--- src/include/rvm_pkg.sv ---
package rvm_pkg;
   localparam int NREG    = 11;
   localparam int CODE_W  = 2;
   localparam int PCT_W   = 7;
   localparam int CNT_W   = 4;
   localparam int ADDR_W  = 8;
   localparam int DATA_W  = 32;
   localparam int CODES_W = NREG * CODE_W;

   // Pin vector layout after synchronisation
   localparam int P_LOWC  = 0;
   localparam int P_HIGHC = CODES_W;
   localparam int P_LCMP  = 2 * CODES_W;
   localparam int P_HCMP  = P_LCMP + NREG;
   localparam int P_ON    = P_HCMP + NREG;
   localparam int P_INREG = P_ON + NREG;
   localparam int PIN_W   = P_INREG + NREG;

   // Slow logic tick derived from the bus clock
   localparam int                CLK_HZ    = 20_000_000;
   localparam int                SLOW_HZ   = 100_000;
   localparam int                TICK_DIV  = CLK_HZ / SLOW_HZ;
   localparam int                TICK_W    = 8;
   localparam logic [TICK_W-1:0] TICK_LAST = TICK_W'(TICK_DIV - 1);
   localparam int                TICK_NS   = 1_000_000_000 / SLOW_HZ;

   localparam int LOW_FT_NS  [4] = '{5000, 15000, 25000, 40000};
   localparam int HIGH_FT_NS [4] = '{25000, 50000, 80000, 125000};

   // Register map
   localparam logic [ADDR_W-1:0] OFS_CTRL     = 8'h00;
   localparam logic [ADDR_W-1:0] OFS_MON_EN   = 8'h04;
   localparam logic [ADDR_W-1:0] OFS_KEY      = 8'h08;
   localparam logic [ADDR_W-1:0] OFS_FLAGS    = 8'h0C;
   localparam logic [ADDR_W-1:0] OFS_INT_STAT = 8'h10;
   localparam logic [ADDR_W-1:0] OFS_INT_MASK = 8'h14;

   localparam int CTRL_LOW_LSB  = 0;
   localparam int CTRL_HIGH_LSB = 2;
   localparam int CTRL_SEC_BIT  = 4;
   localparam int HI_LSB        = 16;

   localparam logic [1:0]        LOW_FT_RST  = 2'h2;
   localparam logic [1:0]        HIGH_FT_RST = 2'h0;
   localparam logic [NREG-1:0]   MON_EN_RST  = 11'h7FF;
   // Unlock key value is arbitrary
   localparam logic [DATA_W-1:0] KEY_VALUE   = 32'h0000_C35A;
   localparam logic [3:0]        STRB_ALL    = 4'hF;
   localparam logic [1:0]        RESP_OKAY   = 2'h0;
   localparam logic [1:0]        RESP_SLVERR = 2'h2;

   localparam logic [PCT_W-1:0] LOW_PCT_BASE  = 7'h5F;
   localparam logic [PCT_W-1:0] HIGH_PCT_BASE = 7'h69;

   // One extra tick because the first tick may be partial
   function automatic logic [CNT_W-1:0] filter_ticks(input logic high, input logic [1:0] code);
      int ns;
      ns = high ? HIGH_FT_NS[code] : LOW_FT_NS[code];
      return CNT_W'((ns + TICK_NS - 1) / TICK_NS + 1);
   endfunction

   function automatic logic [PCT_W-1:0] trip_pct(input logic high, input logic [CODE_W-1:0] code);
      logic [PCT_W-1:0] step;
      step = {{(PCT_W-CODE_W-1){1'b0}}, code, 1'b0};
      return high ? HIGH_PCT_BASE + step : LOW_PCT_BASE - step;
   endfunction
endpackage

--- src/include/rvm_mon_if.sv ---
`timescale 1ns/1ns
`default_nettype none
interface rvm_mon_if;
   logic en;
   logic mask;
   logic low_cmp;
   logic high_cmp;
   logic low_flag;
   logic high_flag;
   modport ctl (output en, output mask, output low_cmp, output high_cmp,
                input low_flag, input high_flag);
   modport mon (input en, input mask, input low_cmp, input high_cmp,
                output low_flag, output high_flag);
endinterface
`default_nettype wire

--- src/core/rvm_mon_chan.sv ---
`timescale 1ns/1ns
`default_nettype none
module rvm_mon_chan
   import rvm_pkg::*;
(
   input  wire logic             aclk,
   input  wire logic             aresetn,
   input  wire logic             tick,
   input  wire logic [CNT_W-1:0] low_lim,
   input  wire logic [CNT_W-1:0] high_lim,
   rvm_mon_if.mon                mon
);
   typedef struct packed {
      logic [CNT_W-1:0] low_cnt;
      logic [CNT_W-1:0] high_cnt;
      logic             low_flag;
      logic             high_flag;
   } rvm_chan_st_t;

   rvm_chan_st_t s_ff;
   rvm_chan_st_t nxt_s;

   // Returns {count, flag}
   function automatic logic [CNT_W:0] filt(input logic cmp, input logic tk,
                                           input logic [CNT_W-1:0] cnt,
                                           input logic flag, input logic [CNT_W-1:0] lim);
      logic [CNT_W-1:0] inc;
      inc = cnt + 1'b1;
      if (!cmp)
         return '0;
      else if (flag || !tk)
         return {cnt, flag};
      else if (inc == lim)
         return {cnt, 1'b1};
      else
         return {inc, 1'b0};
   endfunction

   always_comb
   begin
      nxt_s = s_ff;
      if (!mon.en)
      begin
         nxt_s = '0;
      end
      else if (mon.mask)
      begin
         nxt_s.low_cnt  = '0;
         nxt_s.high_cnt = '0;
      end
      else
      begin
         {nxt_s.low_cnt, nxt_s.low_flag}   = filt(mon.low_cmp, tick, s_ff.low_cnt,
                                                  s_ff.low_flag, low_lim);
         {nxt_s.high_cnt, nxt_s.high_flag} = filt(mon.high_cmp, tick, s_ff.high_cnt,
                                                  s_ff.high_flag, high_lim);
      end
   end

   always_ff @(posedge aclk)
   begin
      if (!aresetn)
         s_ff <= '0;
      else
         s_ff <= nxt_s;
   end

   assign mon.low_flag  = s_ff.low_flag;
   assign mon.high_flag = s_ff.high_flag;

   AST_DISABLED_CLEARS: assert property (@(posedge aclk) disable iff (!aresetn)
      !mon.en |=> !s_ff.low_flag && !s_ff.high_flag)
      else $error("flag kept while monitor disabled");

   AST_MASK_NO_SET: assert property (@(posedge aclk) disable iff (!aresetn)
      mon.en && mon.mask && !s_ff.high_flag |=> !s_ff.high_flag)
      else $error("flag set while masked");

   AST_DROP_RESTARTS: assert property (@(posedge aclk) disable iff (!aresetn)
      mon.en && !mon.mask && !mon.low_cmp |=> s_ff.low_cnt == '0 && !s_ff.low_flag)
      else $error("count or flag kept after fault dropped");

   AST_SET_AFTER_FULL_COUNT: assert property (@(posedge aclk) disable iff (!aresetn)
      $rose(s_ff.high_flag) |-> $past(tick) && $past(mon.high_cmp)
         && ($past(s_ff.high_cnt) == $past(high_lim) - 4'h1))
      else $error("flag set before filter time elapsed");
endmodule
`default_nettype wire

--- src/core/rvm_top.sv ---
// Functional notes
// - Every one of the seven buck and four linear regulators has its own high and low monitor.
// - Low trip level is 95, 93, 91 or 89 percent of nominal for codes 00 to 11.
// - High trip level is 105, 107, 109 or 111 percent of nominal for codes 00 to 11.
// - One shared low filter setting selects 5, 15, 25 or 40 us for codes 00 to 11.
// - The shared low filter setting resets to 10.
// - One shared high filter setting selects 25, 50, 80 or 125 us for codes 00 to 11.
// - The shared high filter setting resets to 00.
// - A per-regulator enable bit turns that regulator's monitoring on at 1 and off at 0.
// - All enable bits come up as 1.
// - While secure writes are on, enable bits change only through the unlock procedure.
// - Detection is masked after a regulator turns on until it reaches regulation.
// - A disabled monitor forces its low and high flags to 0.
// - Filter timing runs on a 100 kHz logic tick.
`timescale 1ns/1ns
`default_nettype none
module rvm_top
   import rvm_pkg::*;
(
   input  wire logic                    aclk,
   input  wire logic                    aresetn,
   input  wire logic [ADDR_W-1:0]       awaddr,
   input  wire logic                    awvalid,
   output logic                         awready,
   input  wire logic [DATA_W-1:0]       wdata,
   input  wire logic [3:0]              wstrb,
   input  wire logic                    wvalid,
   output logic                         wready,
   output logic [1:0]                   bresp,
   output logic                         bvalid,
   input  wire logic                    bready,
   input  wire logic [ADDR_W-1:0]       araddr,
   input  wire logic                    arvalid,
   output logic                         arready,
   output logic [DATA_W-1:0]            rdata,
   output logic [1:0]                   rresp,
   output logic                         rvalid,
   input  wire logic                    rready,
   input  wire logic [13:0]             buck_low_trip_code,
   input  wire logic [7:0]              linear_low_trip_code,
   input  wire logic [13:0]             buck_high_trip_code,
   input  wire logic [7:0]              linear_high_trip_code,
   input  wire logic [NREG-1:0]         low_cmp,
   input  wire logic [NREG-1:0]         high_cmp,
   input  wire logic [NREG-1:0]         reg_on,
   input  wire logic [NREG-1:0]         reg_in_regulation,
   output logic [NREG*PCT_W-1:0]        low_trip_pct,
   output logic [NREG*PCT_W-1:0]        high_trip_pct,
   output logic [NREG-1:0]              low_fault_flag,
   output logic [NREG-1:0]              high_fault_flag,
   output logic                         irq
);
   typedef struct packed {
      logic [PIN_W-1:0]        sync1;
      logic [PIN_W-1:0]        sync2;
      logic [NREG-1:0]         on_prev;
      logic [NREG-1:0]         mask;
      logic [TICK_W-1:0]       tick_cnt;
      logic                    tick;
      logic [1:0]              low_fault_filter_time;
      logic [1:0]              high_fault_filter_time;
      logic                    secure_en;
      logic                    unlock;
      logic [NREG-1:0]         monitor_enable;
      logic [NREG-1:0]         low_fault_flag;
      logic [NREG-1:0]         high_fault_flag;
      logic [NREG-1:0]         low_evt;
      logic [NREG-1:0]         high_evt;
      logic [NREG-1:0]         low_ie;
      logic [NREG-1:0]         high_ie;
      logic                    irq;
      logic [NREG*PCT_W-1:0]   low_trip_pct;
      logic [NREG*PCT_W-1:0]   high_trip_pct;
      logic                    aw_full;
      logic [ADDR_W-1:0]       aw_addr;
      logic                    w_full;
      logic [DATA_W-1:0]       wdata;
      logic [3:0]              wstrb;
      logic                    awready;
      logic                    wready;
      logic                    bvalid;
      logic [1:0]              bresp;
      logic                    arready;
      logic                    rvalid;
      logic [DATA_W-1:0]       rdata;
      logic [1:0]              rresp;
   } rvm_top_st_t;

   rvm_top_st_t       s_ff;
   rvm_top_st_t       nxt_s;
   logic              wr_go;
   logic [DATA_W-1:0] merged;
   logic [DATA_W-1:0] clr;
   logic [NREG-1:0]   chan_low;
   logic [NREG-1:0]   chan_high;
   logic [CNT_W-1:0]  low_lim;
   logic [CNT_W-1:0]  high_lim;

   function automatic logic is_mapped(input logic [ADDR_W-1:0] a);
      return a == OFS_CTRL || a == OFS_MON_EN || a == OFS_KEY || a == OFS_FLAGS
          || a == OFS_INT_STAT || a == OFS_INT_MASK;
   endfunction

   function automatic logic [DATA_W-1:0] bmask(input logic [3:0] strb);
      logic [DATA_W-1:0] m;
      m = '0;
      for (int b = 0; b < 4; b++)
         m[b*8 +: 8] = {8{strb[b]}};
      return m;
   endfunction

   function automatic logic [DATA_W-1:0] rd_word(input rvm_top_st_t st,
                                                 input logic [ADDR_W-1:0] a);
      logic [DATA_W-1:0] w;
      w = '0;
      if (a == OFS_CTRL)
      begin
         w[CTRL_LOW_LSB +: 2]  = st.low_fault_filter_time;
         w[CTRL_HIGH_LSB +: 2] = st.high_fault_filter_time;
         w[CTRL_SEC_BIT]       = st.secure_en;
      end
      else if (a == OFS_MON_EN)
         w[NREG-1:0] = st.monitor_enable;
      else if (a == OFS_FLAGS)
      begin
         w[NREG-1:0]         = st.low_fault_flag;
         w[HI_LSB +: NREG]   = st.high_fault_flag;
      end
      else if (a == OFS_INT_STAT)
      begin
         w[NREG-1:0]         = st.low_evt;
         w[HI_LSB +: NREG]   = st.high_evt;
      end
      else if (a == OFS_INT_MASK)
      begin
         w[NREG-1:0]         = st.low_ie;
         w[HI_LSB +: NREG]   = st.high_ie;
      end
      return w;
   endfunction

   assign low_lim  = filter_ticks(1'b0, s_ff.low_fault_filter_time);
   assign high_lim = filter_ticks(1'b1, s_ff.high_fault_filter_time);

   always_comb
   begin
      nxt_s = s_ff;
      nxt_s.sync1 = {reg_in_regulation, reg_on, high_cmp, low_cmp,
                     linear_high_trip_code, buck_high_trip_code,
                     linear_low_trip_code, buck_low_trip_code};
      nxt_s.sync2 = s_ff.sync1;

      nxt_s.tick     = (s_ff.tick_cnt == TICK_LAST);
      nxt_s.tick_cnt = nxt_s.tick ? '0 : s_ff.tick_cnt + 1'b1;

      // Turn-on sets the mask, reaching regulation releases it
      nxt_s.on_prev = s_ff.sync2[P_ON +: NREG];
      nxt_s.mask    = (s_ff.mask | (s_ff.sync2[P_ON +: NREG] & ~s_ff.on_prev))
                    & ~s_ff.sync2[P_INREG +: NREG];

      for (int i = 0; i < NREG; i++)
      begin
         nxt_s.low_trip_pct[i*PCT_W +: PCT_W]  =
            trip_pct(1'b0, s_ff.sync2[P_LOWC + i*CODE_W +: CODE_W]);
         nxt_s.high_trip_pct[i*PCT_W +: PCT_W] =
            trip_pct(1'b1, s_ff.sync2[P_HIGHC + i*CODE_W +: CODE_W]);
      end

      nxt_s.low_fault_flag  = chan_low;
      nxt_s.high_fault_flag = chan_high;

      // Write channel
      if (awvalid && s_ff.awready)
      begin
         nxt_s.aw_full = 1'b1;
         nxt_s.aw_addr = awaddr;
      end
      if (wvalid && s_ff.wready)
      begin
         nxt_s.w_full = 1'b1;
         nxt_s.wdata  = wdata;
         nxt_s.wstrb  = wstrb;
      end
      if (bready && s_ff.bvalid)
         nxt_s.bvalid = 1'b0;

      wr_go  = s_ff.aw_full && s_ff.w_full && !s_ff.bvalid;
      merged = (rd_word(s_ff, s_ff.aw_addr) & ~bmask(s_ff.wstrb))
             | (s_ff.wdata & bmask(s_ff.wstrb));
      clr    = s_ff.wdata & bmask(s_ff.wstrb);
      if (wr_go)
      begin
         nxt_s.aw_full = 1'b0;
         nxt_s.w_full  = 1'b0;
         nxt_s.bvalid  = 1'b1;
         nxt_s.bresp   = RESP_OKAY;
         nxt_s.unlock  = 1'b0;
         if (s_ff.aw_addr == OFS_CTRL)
         begin
            nxt_s.low_fault_filter_time  = merged[CTRL_LOW_LSB +: 2];
            nxt_s.high_fault_filter_time = merged[CTRL_HIGH_LSB +: 2];
            nxt_s.secure_en              = merged[CTRL_SEC_BIT];
         end
         else if (s_ff.aw_addr == OFS_MON_EN)
         begin
            if (!s_ff.secure_en || s_ff.unlock)
               nxt_s.monitor_enable = merged[NREG-1:0];
         end
         else if (s_ff.aw_addr == OFS_KEY)
            nxt_s.unlock = (s_ff.wdata == KEY_VALUE) && (s_ff.wstrb == STRB_ALL);
         else if (s_ff.aw_addr == OFS_INT_STAT)
         begin
            nxt_s.low_evt  = s_ff.low_evt & ~clr[NREG-1:0];
            nxt_s.high_evt = s_ff.high_evt & ~clr[HI_LSB +: NREG];
         end
         else if (s_ff.aw_addr == OFS_INT_MASK)
         begin
            nxt_s.low_ie  = merged[NREG-1:0];
            nxt_s.high_ie = merged[HI_LSB +: NREG];
         end
         else if (!is_mapped(s_ff.aw_addr))
            nxt_s.bresp = RESP_SLVERR;
      end

      // New flags set events after the clear, so a set wins
      nxt_s.low_evt  = nxt_s.low_evt | (chan_low & ~s_ff.low_fault_flag);
      nxt_s.high_evt = nxt_s.high_evt | (chan_high & ~s_ff.high_fault_flag);
      nxt_s.irq      = |({nxt_s.high_evt, nxt_s.low_evt} & {nxt_s.high_ie, nxt_s.low_ie});
      nxt_s.awready  = !nxt_s.aw_full && !nxt_s.bvalid;
      nxt_s.wready   = !nxt_s.w_full && !nxt_s.bvalid;

      // Read channel
      if (rready && s_ff.rvalid)
         nxt_s.rvalid = 1'b0;
      if (arvalid && s_ff.arready)
      begin
         nxt_s.rvalid = 1'b1;
         nxt_s.rdata  = rd_word(s_ff, araddr);
         nxt_s.rresp  = is_mapped(araddr) ? RESP_OKAY : RESP_SLVERR;
      end
      nxt_s.arready = !nxt_s.rvalid;
   end

   always_ff @(posedge aclk)
   begin
      if (!aresetn)
      begin
         s_ff                        <= '0;
         s_ff.low_fault_filter_time  <= LOW_FT_RST;
         s_ff.high_fault_filter_time <= HIGH_FT_RST;
         s_ff.monitor_enable         <= MON_EN_RST;
      end
      else
         s_ff <= nxt_s;
   end

   rvm_mon_if mon_if[NREG] ();

   for (genvar g = 0; g < NREG; g++)
   begin : g_mon
      assign mon_if[g].en       = s_ff.monitor_enable[g];
      assign mon_if[g].mask     = s_ff.mask[g];
      assign mon_if[g].low_cmp  = s_ff.sync2[P_LCMP + g];
      assign mon_if[g].high_cmp = s_ff.sync2[P_HCMP + g];
      assign chan_low[g]        = mon_if[g].low_flag;
      assign chan_high[g]       = mon_if[g].high_flag;
      rvm_mon_chan u_chan (
         .aclk     (aclk),
         .aresetn  (aresetn),
         .tick     (s_ff.tick),
         .low_lim  (low_lim),
         .high_lim (high_lim),
         .mon      (mon_if[g].mon)
      );
   end

   assign awready         = s_ff.awready;
   assign wready          = s_ff.wready;
   assign bvalid          = s_ff.bvalid;
   assign bresp           = s_ff.bresp;
   assign arready         = s_ff.arready;
   assign rvalid          = s_ff.rvalid;
   assign rdata           = s_ff.rdata;
   assign rresp           = s_ff.rresp;
   assign low_trip_pct    = s_ff.low_trip_pct;
   assign high_trip_pct   = s_ff.high_trip_pct;
   assign low_fault_flag  = s_ff.low_fault_flag;
   assign high_fault_flag = s_ff.high_fault_flag;
   assign irq             = s_ff.irq;

   localparam int TICK_GAP = TICK_DIV;

   AST_RESET_LOW_FILTER: assert property (@(posedge aclk)
      $rose(aresetn) |-> s_ff.low_fault_filter_time == LOW_FT_RST)
      else $error("low filter time not reset to 10");

   AST_RESET_HIGH_FILTER: assert property (@(posedge aclk)
      $rose(aresetn) |-> s_ff.high_fault_filter_time == HIGH_FT_RST)
      else $error("high filter time not reset to 00");

   AST_RESET_ENABLES: assert property (@(posedge aclk)
      $rose(aresetn) |-> s_ff.monitor_enable == MON_EN_RST)
      else $error("monitor enables not all set after reset");

   AST_TICK_PERIOD: assert property (@(posedge aclk) disable iff (!aresetn)
      s_ff.tick |-> ##[TICK_GAP:TICK_GAP] s_ff.tick)
      else $error("slow tick period wrong");

   AST_LOW_TRIP: assert property (@(posedge aclk) disable iff (!aresetn)
      !$rose(aresetn) |-> s_ff.low_trip_pct[PCT_W-1:0]
         == LOW_PCT_BASE - {$past(s_ff.sync2[P_LOWC +: CODE_W]), 1'b0})
      else $error("low trip percentage wrong");

   AST_HIGH_TRIP: assert property (@(posedge aclk) disable iff (!aresetn)
      !$rose(aresetn) |-> s_ff.high_trip_pct[PCT_W-1:0]
         == HIGH_PCT_BASE + {$past(s_ff.sync2[P_HIGHC +: CODE_W]), 1'b0})
      else $error("high trip percentage wrong");

   AST_SECURE_BLOCKS: assert property (@(posedge aclk) disable iff (!aresetn)
      wr_go && s_ff.secure_en && !s_ff.unlock && s_ff.aw_addr == OFS_MON_EN
         |=> $stable(s_ff.monitor_enable))
      else $error("enable changed without unlock");

   AST_DISABLE_GATES: assert property (@(posedge aclk) disable iff (!aresetn)
      !s_ff.monitor_enable[0] [*3] |-> !s_ff.low_fault_flag[0] && !s_ff.high_fault_flag[0])
      else $error("disabled monitor shows a flag");
endmodule
`default_nettype wire

--- config.mk ---
export PLATFORM = sky130hd
export DESIGN_NAME = rvm_top
export DESIGN_NICKNAME = d
export VERILOG_FILES = /design/src/include/rvm_pkg.sv /design/src/include/rvm_mon_if.sv /design/src/core/rvm_mon_chan.sv /design/src/core/rvm_top.sv
export SDC_FILE = /design/constraint.sdc
export NUM_CORES = 1
export LEC_CHECK = 0
export BUFFER_PORTS_ARGS = -buffer_cell sky130_fd_sc_hd__buf_4
export CORE_ASPECT_RATIO = 1.1
export CORE_MARGIN = 8
export CORE_UTILIZATION = 55
export CTS_BUF_LIST = sky130_fd_sc_hd__clkbuf_4
export DETAILED_ROUTE_END_ITERATION = 10
export PLACE_DENSITY = 0.81
export SKIP_CTS_REPAIR_TIMING = 1
export SLEW_MARGIN = 10
export SYNTH_ARGS = -nofsm -noshare
export SYNTH_HDL_FRONTEND = slang
export SYNTH_SLANG_ARGS = --single-unit
export TNS_END_PERCENT = 5
--- constraint.sdc ---
create_clock -name aclk -period 9.9 [get_ports aclk]
set_input_delay 1.98 -clock aclk [delete_from_list [all_inputs] [get_ports aclk]]
set_output_delay 1.98 -clock aclk [all_outputs]
set_load 0.05 [all_outputs]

TASK DESCRIPTION | Scan the listing and report each line where the word "bresp" shows up.

TASK RESPONSE |
   output logic [1:0]                   bresp,
      logic [1:0]              bresp;
         nxt_s.bresp   = RESP_OKAY;
            nxt_s.bresp = RESP_SLVERR;
   assign bresp           = s_ff.bresp;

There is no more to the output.